● Exercise instructions: Among the lines of data below, reproduce only those from the one with "9 | 180.2 |" through the one with "6 | 67.56 |", exactly as they stand, both ends included.

"""

### config.mk
export PLATFORM = sky130hd
export DESIGN_NAME = fpu_op_dispatch
export DESIGN_NICKNAME = d
export VERILOG_FILES = /design/src/rtl/fpu_dispatch_pkg.sv /design/src/rtl/fpu_tag_fifo.sv /design/src/rtl/fpu_op_dispatch.sv
export SDC_FILE = /design/constraint.sdc
export NUM_CORES = 1
export LEC_CHECK = 0
export BUFFER_PORTS_ARGS = -buffer_cell sky130_fd_sc_hd__buf_2
export CAP_MARGIN = 10
export CORE_AREA = 2 2 121 123
export CTS_BUF_LIST = sky130_fd_sc_hd__clkbuf_8
export DETAILED_ROUTE_END_ITERATION = 16
export DIE_AREA = 0 0 123 125
export PLACE_DENSITY = 0.49
export REMOVE_ABC_BUFFERS = 1
export SLEW_MARGIN = 30
export SYNTH_ARGS = -nofsm -noshare
export SYNTH_HDL_FRONTEND = slang
export SYNTH_HIERARCHICAL = 1
export SYNTH_SLANG_ARGS = --single-unit
export TNS_END_PERCENT = 50
### constraint.sdc
create_clock -name clk_i -period 3.5 [get_ports clk_i]
set_input_delay 0.875 -clock clk_i [delete_from_list [all_inputs] [get_ports clk_i]]
set_output_delay 0.875 -clock clk_i [all_outputs]
set_load 0.01 [all_outputs]
### src/rtl/fpu_dispatch_pkg.sv
// Shared types for the FPU op dispatcher: op encoding, unit tags, result flags.
package fpu_dispatch_pkg;

  localparam int unsigned TAG_W   = 2;
  localparam int unsigned FLAGS_W = 4;

  typedef enum logic [1:0] {
    OP_ADD  = 2'b00,
    OP_SUB  = 2'b01,
    OP_MUL  = 2'b10,
    OP_RSVD = 2'b11
  } fpu_op_e;

  typedef enum logic [TAG_W-1:0] {
    TAG_ADD  = 2'd0,
    TAG_MUL  = 2'd1,
    TAG_NULL = 2'd2
  } unit_tag_e;

  typedef struct packed {
    logic unimpl;
    logic invalid;
    logic ovf;
    logic unf;
  } fpu_flags_s;

endpackage

### src/rtl/fpu_tag_fifo.sv
// In-order unit-tag FIFO: depth_p entries, synchronous, no write-to-read bypass.
module fpu_tag_fifo
  import fpu_dispatch_pkg::*;
#(
  parameter int unsigned depth_p = 4
) (
  input  logic      clk_i,
  input  logic      reset_n_i,
  input  logic      push_i,
  input  unit_tag_e data_i,
  input  logic      pop_i,
  output unit_tag_e data_o,
  output logic      full_o,
  output logic      empty_o
);

  localparam int unsigned PTR_W = $clog2(depth_p);
  localparam int unsigned CNT_W = $clog2(depth_p + 1);

  unit_tag_e          mem_q [depth_p];
  logic [PTR_W-1:0]   wptr_q, wptr_d;
  logic [PTR_W-1:0]   rptr_q, rptr_d;
  logic [CNT_W-1:0]   cnt_q, cnt_d;
  logic               do_push, do_pop;

  assign full_o  = (cnt_q == CNT_W'(depth_p));
  assign empty_o = (cnt_q == '0);
  assign data_o  = mem_q[rptr_q];

  // Pointers wrap naturally because depth_p is a power of two.
  always_comb begin : next_state
    do_push = push_i & ~full_o;
    do_pop  = pop_i & ~empty_o;
    wptr_d  = wptr_q;
    rptr_d  = rptr_q;
    cnt_d   = cnt_q;
    if (do_push) wptr_d = wptr_q + PTR_W'(1);
    if (do_pop)  rptr_d = rptr_q + PTR_W'(1);
    if (do_push && !do_pop)      cnt_d = cnt_q + CNT_W'(1);
    else if (do_pop && !do_push) cnt_d = cnt_q - CNT_W'(1);
  end

  always_ff @(posedge clk_i) begin : state_reg
    if (!reset_n_i) begin
      wptr_q <= '0;
      rptr_q <= '0;
      cnt_q  <= '0;
    end else begin
      wptr_q <= wptr_d;
      rptr_q <= rptr_d;
      cnt_q  <= cnt_d;
    end
  end

  always_ff @(posedge clk_i) begin : storage
    if (do_push) mem_q[wptr_q] <= data_i;
  end

endmodule

### src/rtl/fpu_op_dispatch.sv
// Dispatches FP ops to add/sub and mul units and retires results in request order.
module fpu_op_dispatch
  import fpu_dispatch_pkg::*;
#(
  parameter int unsigned e_p     = 8,
  parameter int unsigned m_p     = 23,
  parameter int unsigned depth_p = 4
) (
  input  logic               clk_i,
  input  logic               reset_n_i,

  input  logic               v_i,
  output logic               ready_and_o,
  input  logic [1:0]         op_i,
  input  logic [e_p+m_p:0]   a_i,
  input  logic [e_p+m_p:0]   b_i,

  output logic               add_v_o,
  output logic [e_p+m_p:0]   add_a_o,
  output logic [e_p+m_p:0]   add_b_o,
  output logic               add_sub_o,
  input  logic               add_ready_and_i,
  input  logic               add_v_i,
  input  logic [e_p+m_p:0]   add_z_i,
  input  logic [3:0]         add_flags_i,
  output logic               add_yumi_o,

  output logic               mul_v_o,
  output logic [e_p+m_p:0]   mul_a_o,
  output logic [e_p+m_p:0]   mul_b_o,
  input  logic               mul_ready_and_i,
  input  logic               mul_v_i,
  input  logic [e_p+m_p:0]   mul_z_i,
  input  logic [3:0]         mul_flags_i,
  output logic               mul_yumi_o,

  output logic               v_o,
  output logic [e_p+m_p:0]   z_o,
  output logic               unimplemented_o,
  output logic               invalid_o,
  output logic               overflow_o,
  output logic               underflow_o,
  input  logic               yumi_i
);

  logic       is_add, is_mul, unit_rdy;
  logic       push, pop, head_rdy;
  logic       full, empty;
  unit_tag_e  push_tag, head_tag;
  fpu_flags_s flags;

  assign add_a_o   = a_i;
  assign add_b_o   = b_i;
  assign add_sub_o = op_i[0];
  assign mul_a_o   = a_i;
  assign mul_b_o   = b_i;

  // Request side: pick the target unit; reserved ops need no unit and are always ready.
  always_comb begin : dispatch
    is_add      = (op_i == OP_ADD) || (op_i == OP_SUB);
    is_mul      = (op_i == OP_MUL);
    push_tag    = TAG_NULL;
    unit_rdy    = 1'b1;
    if (is_add) begin
      push_tag = TAG_ADD;
      unit_rdy = add_ready_and_i;
    end else if (is_mul) begin
      push_tag = TAG_MUL;
      unit_rdy = mul_ready_and_i;
    end
    ready_and_o = reset_n_i & ~full & unit_rdy;
    add_v_o     = reset_n_i & v_i & is_add & ~full;
    mul_v_o     = reset_n_i & v_i & is_mul & ~full;
    push        = v_i & ready_and_o;
  end

  // Result side: only the unit named by the head tag may retire.
  always_comb begin : retire
    head_rdy = 1'b0;
    z_o      = '0;
    flags    = '0;
    if (reset_n_i && !empty) begin
      case (head_tag)
        TAG_ADD:  head_rdy = add_v_i;
        TAG_MUL:  head_rdy = mul_v_i;
        TAG_NULL: head_rdy = 1'b1;
        default:  head_rdy = 1'b0;
      endcase
    end
    if (head_rdy) begin
      case (head_tag)
        TAG_ADD: begin
          z_o   = add_z_i;
          flags = fpu_flags_s'(add_flags_i);
        end
        TAG_MUL: begin
          z_o   = mul_z_i;
          flags = fpu_flags_s'(mul_flags_i);
        end
        default: flags.unimpl = 1'b1;
      endcase
    end
    v_o        = head_rdy;
    pop        = head_rdy & yumi_i;
    add_yumi_o = pop & (head_tag == TAG_ADD);
    mul_yumi_o = pop & (head_tag == TAG_MUL);
  end

  assign {unimplemented_o, invalid_o, overflow_o, underflow_o} = flags;

  fpu_tag_fifo #(
    .depth_p (depth_p)
  ) u_tag_fifo (
    .clk_i     (clk_i),
    .reset_n_i (reset_n_i),
    .push_i    (push),
    .data_i    (push_tag),
    .pop_i     (pop),
    .data_o    (head_tag),
    .full_o    (full),
    .empty_o   (empty)
  );

endmodule

# Word-level counts from Yosys, hierarchy flattened

Memories as Yosys holds them, arrays and structs flattened. A register that Yosys moved wholly into a read port is not among the register bits.
Index checks and enable logic that the tools add are counted.
Widths: inputs -> output; s select.

Flip-flop bits (word level): 7
Bits in latches: 0
Bits in writable memories: 8
ROM bits: 0
Bits of input ports: 146
Output and inout port bits: 171
Logic and storage cells: 56
Memories kept: 1

Memory list:

| memory           | words | width | rd ports | clocked after Yosys merged registers in | wr ports | line               | text |
|---|---|---|---|---|---|---|---|
| u_tag_fifo.mem_q | 4     | 2     | 1        | 1                                       | 1        | fpu_tag_fifo.sv:20 | `unit_tag_e mem_q [depth_p];` |

Add/sub/neg operators: 4
Multiply operators: 0
Divide/modulo/power cells: 0
Magnitude comparators: 0
Equality and inequality tests: 5
Shifts and indexed selects: 0
Multiplexer cells: 17
Bitwise operators: 15
Reduce and logical (&&, ||, !) cells: 11

Operator list:

| kind                | count |
|---|---|
| $pmux 32 s2         | 1 |
| $mux 32             | 1 |
| $and 1x1->1         | 13 |
| $mux 2              | 4 |
| $mux 3              | 2 |
| $pmux 3 s2          | 1 |
| $mux 1              | 5 |
| $add 2x1->2 const B | 2 |
| $eq 2x1->1 const B  | 2 |
| $eq 2x2->1 const B  | 2 |
| $logic_not 2->1     | 2 |
| $mux 4              | 1 |
| $add 3x1->3 const B | 1 |
| $eq 3x3->1 const B  | 1 |
| $logic_and 1x1->1   | 3 |
| $logic_not 1->1     | 3 |
| $logic_not 3->1     | 1 |
| $pmux 1 s3          | 1 |
| $sub 3x1->3 const B | 1 |
| $not 1->1           | 2 |
| $pmux 1 s2          | 1 |
| $reduce_bool 2->1   | 1 |
| $logic_or 1x1->1    | 1 |

# Depth between registers and ports, before layout

Depth after elaboration: 10
Gate-level depth with buffers: 12
Mapped depth without buffers: 10

# By module

The synthesis kept the hierarchy.

Modules (own cells, without submodules):

| module          | times used | cells an instance | area an instance (um^2) |
|---|---|---|---|
| fpu_op_dispatch | 1          | 236               | 1,916.8 |
| fpu_tag_fifo    | 1          | 58                | 774.5 |

# Least setup slack after synthesis

No wires, ideal clock.

Path kind: in2reg
Start point: input reset_n_i
End point: register u_tag_fifo.cnt_q[2]
Data arrival time: 2.784 ns
Data required time: 3.430 ns
Setup slack: 0.646 ns
Cell stages on the path: 10
Buffers on the path: 1
Cells stage by stage: or2b_1 > nor4_1 > nor2b_1 > buf_6 > ha_1 > inv_1 > fa_1 > xor2_1 > or3_1 > a21boi_1

Word-level cells in the longest chain between the ends: 7
Elaborated cells on any way between the ends: 14

RTL lines:

| element                     | line                  | text |
|---|---|---|
| start, declared             | fpu_op_dispatch.sv:10 | `input logic reset_n_i,` |
| $and 1x1->1 * (2 in series) | fpu_op_dispatch.sv:71 | `ready_and_o = reset_n_i & ~full & unit_rdy;` |
| $and 1x1->1 *               | fpu_op_dispatch.sv:74 | `push = v_i & ready_and_o;` |
| net push                    | fpu_op_dispatch.sv:47 | `logic push, pop, head_rdy;` |
| $and 1x1->1 *               | fpu_tag_fifo.sv:32    | `do_push = push_i & ~full_o;` |
| net u_tag_fifo.do_push      | fpu_tag_fifo.sv:24    | `logic do_push, do_pop;` |
| $logic_not 1->1             | fpu_tag_fifo.sv:40    | `else if (do_pop && !do_push) cnt_d = cnt_q - CNT_W'(1);` |
| $logic_and 1x1->1           | fpu_tag_fifo.sv:40    |  |
| $reduce_bool 2->1 (no line) | --                    |  |
| end signal, assigned        | fpu_tag_fifo.sv:51    | `cnt_q <= cnt_d;` |
| end, declared               | fpu_tag_fifo.sv:23    | `logic [CNT_W-1:0] cnt_q, cnt_d;` |

The timed path passes the listed nets; every way through them passes the cells marked *.
A chain may end at the register's enable or synchronous reset.

==> run summary <==
Commonest non-fill, non-tap cell in the layout: buf_2
Finished Core Util: 18.01%
First-pass GRT wire length: 20,020 um
CTS tree: built
Syn. warnings: 6
Min-Delay Path Class: flip-flop to flip-flop
Most frequent cells in the layout: 124 x buf_2, 39 x mux2i_1, 30 x nor3_2
Synthesized instance count: 294
DP HPWL: 14,430 um
Share of cells above drive strength 1: 59.30%
Drt drc: 0
Row cnt: 44
Worst Setup End Kind: output port
Synthesized area: 2691 sq um
Slew margin rel.: 33.88%
Area of the die: 15,380 sq um
Antenna violations before repair: 7
Min Clock Period, post-route: 3.239 ns
Synth cell types: 35
DIE WIDTH: 123 um
Max frequency: 308.7 MHz
Placed Cells: 464
Share of the yosys chip area belonging to registers: 15.62%
Hold buffer count at cts: 0
Total Wirelength: 16,140 um
GR Layer Usage met3: 26.05%
Leakage power: 1.189 nW
MaxCap Viol Count: 0
CP peak stage delay: 0.63 ns
Final hold vios: 0
Final setup violation count: 0
Worst-Skew Late Latency: 0.24 ns
Via/cell ratio: 4.353
Layout area overhead: -4.928%
Drt initial violations: 93
Worst Max-Slew Pin Slew: 0.9725 ns
PostCTS Resize Cnt: 0
Gpl congestion: 0.8605
Bufs and invs on worst path: 2
Slowest cell on the critical path: mux4_2
Non-filler instance count after layout: 470
CP cell instances: mux4_2 > mux2i_4 > buf_4 > nor3_2 > buf_2
Largest net degree at the start of global routing: 39
Final ANT Viol Nets: 0
Max IR drop VDD: 0.0001640 V
Worst-path clk slew: 0.06 ns
Clk_skew: 0.006658 ns
Async SR Flop Fraction: 0%
GRT Util Overall: 19.61%
Global routing usage on met1: 14.04%
Area of the core: 14,200 sq um
TritonRoute pass-1 iters: 4
Fin crit share: 92.55%
Vias in the first global route: 2,078
# H-tree levels: 1
Critical path's top delay family: multiplexers
Drt wl/cell: 34.35 um
Critical path arrival: 2.36 ns
Ys flop type: dfxtp_1
Crit Path Class: flip-flop to output port
Clock Path Buffers: 2
Clock net sink count: 17
CTS root buffer: clkbuf_8
Final Slew Violations: 0
NumNets Final: 438
RSZ-0062 raised after global routing: false
GR Layer Usage met2: 30.65%
DR vias: 2,046
Mean post-synth cell area: 9.154 sq um
CTS buffer count: 3
Port Buffers: 124
Outcome: finished, final reports clean
Critical path required time: 2.62 ns
Most Crowded Layer GR: met2
Setup crit start kind: flip-flop
EDFF count, synth: 8
Seq cells post-synth: 17
Pwr dens: 229.9 nW/um^2
I/O Pins: 317
Global route total overflow: 0
Critical path peak fanout: 13
Starting Density: 18.95%
Die height: 125 um
==> per-layer routing <==
metal	vias up	part of all wire [%]	wire length, um
li1	842	-	-
met1	906	24	3916
met2	274	44	7139
met3	18	29	4723
met4	6	2.0	330
met5	-	0.21	34
==> stage by stage <==
| step | worst slack (ns) | area [sq um] | hold slack (ns) | total power [W] | TNS (ns) |
|---|---|---|---|---|---|
| after global placement | 0.2125 | 2497 | 0.4797 | 0.0004513 | 0 |
| final | 0.2609 | 2559 | 0.5091 | 0.0005884 | 0 |
| after floorplan | -0.02690 | 1609 | 0.4677 | 0.0003560 | -0.1345 |
| after CTS | 0.2213 | 2556 | 0.5096 | 0.0005942 | 0 |
| after detailed placement | 0.1729 | 2497 | 0.4934 | 0.0004559 | 0 |
| after global routing | 0.1279 | 2556 | 0.5255 | 0.0006257 | 0 |
==> cell usage after synthesis (2+ instances only) <==
| cell | count | area (sq um) |
|---|---|---|
| nor4_1 | 3 | 18.77 |
| nor3_2 | 30 | 300.3 |
| dfxtp_1 | 9 | 180.2 |
| inv_1 | 7 | 26.28 |
| or2b_1 | 2 | 15.01 |
| edfxtp_1 | 8 | 240.2 |
| buf_4 | 132 | 991.0 |
| and2_1 | 9 | 56.30 |
| nor3_1 | 7 | 35.03 |
| nor3b_1 | 2 | 15.01 |
| nor2b_1 | 3 | 18.77 |
| nand2_1 | 4 | 15.01 |
| mux2i_1 | 39 | 390.4 |
| xnor2_1 | 3 | 26.28 |
| buf_2 | 4 | 20.02 |
| ha_1 | 5 | 62.56 |
| nand3b_1 | 2 | 15.01 |
| nor2_1 | 2 | 7.510 |
| mux4_2 | 2 | 45.04 |
| buf_6 | 6 | 67.56 |
==> worst paths after layout <==
kind,start,endpoint,slack (ns),depth (start not counted)
min reg2reg,u_tag_fifo/wptr_q[1],u_tag_fifo/wptr_q[1],0.51,2
max,flip-flop,z_o[3],0.26,5
min,u_tag_fifo/wptr_q[1],u_tag_fifo/wptr_q[1],0.51,2
max reg2reg,flip-flop,u_tag_fifo/cnt_q[2],0.63,10
==> cell families (layout without fill, tap and decap cells) <==
logic type / count (synthesis) / in the layout / share of synthesized area, %
other: 0 / 1 / 0
adder cells (fa/ha/maj): 6 / 6 / 3.068
AO/OA/AOI/OAI: 8 / 8 / 2.325
flip-flops: 17 / 17 / 15.62
AND/OR/NAND/NOR: 67 / 67 / 19.48
XOR/XNOR: 4 / 4 / 1.302
multiplexers: 42 / 43 / 17.01
buffers and inverters: 150 / 140 / 41.19
==> cell type report <==
cell class	instances	area, sq um
Antenna cell	1	2.502
Multi-Input combinational cell	128	1176
Sequential cell	17	420.4
Inverter	7	26.28
Tap cell	184	230.2
Clock inverter	1	3.754
Clock buffer	3	41.29
Timing Repair Buffer	129	658.1
Fill cell	1628	11640
==> what timing repair did <==
action / CTS / global route
endpoints found under the setup margin: 13 / 0
endpoints found under the hold margin: 0 / 0
setup buffers: 0 / 0
==> where the power goes <==
group | leakage (nW) | switching, W | internal [W]
combinational | 1.02 | 0.000124 | 0.000102
clock | 0.0269 | 0.0000582 | 0.0000774
sequential | 0.147 | 0.0000108 | 0.000216
total | 1.19 | 0.000193 | 0.000395
==> worst register-to-register path: cells and delay by family (launching register included) <==
kind            cells  cell delay, ns
compound gates      4            0.95
mux                 1            0.63
fa+ha+maj           2            0.41
flops               1            0.37
simple gates        1            0.30
xor+xnor            1            0.08
buf+inv             1            0.07
Note: power is estimated with default switching activity, not from simulation.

"""

● Result for this task:
| dfxtp_1 | 9 | 180.2 |
| inv_1 | 7 | 26.28 |
| or2b_1 | 2 | 15.01 |
| edfxtp_1 | 8 | 240.2 |
| buf_4 | 132 | 991.0 |
| and2_1 | 9 | 56.30 |
| nor3_1 | 7 | 35.03 |
| nor3b_1 | 2 | 15.01 |
| nor2b_1 | 3 | 18.77 |
| nand2_1 | 4 | 15.01 |
| mux2i_1 | 39 | 390.4 |
| xnor2_1 | 3 | 26.28 |
| buf_2 | 4 | 20.02 |
| ha_1 | 5 | 62.56 |
| nand3b_1 | 2 | 15.01 |
| nor2_1 | 2 | 7.510 |
| mux4_2 | 2 | 45.04 |
| buf_6 | 6 | 67.56 |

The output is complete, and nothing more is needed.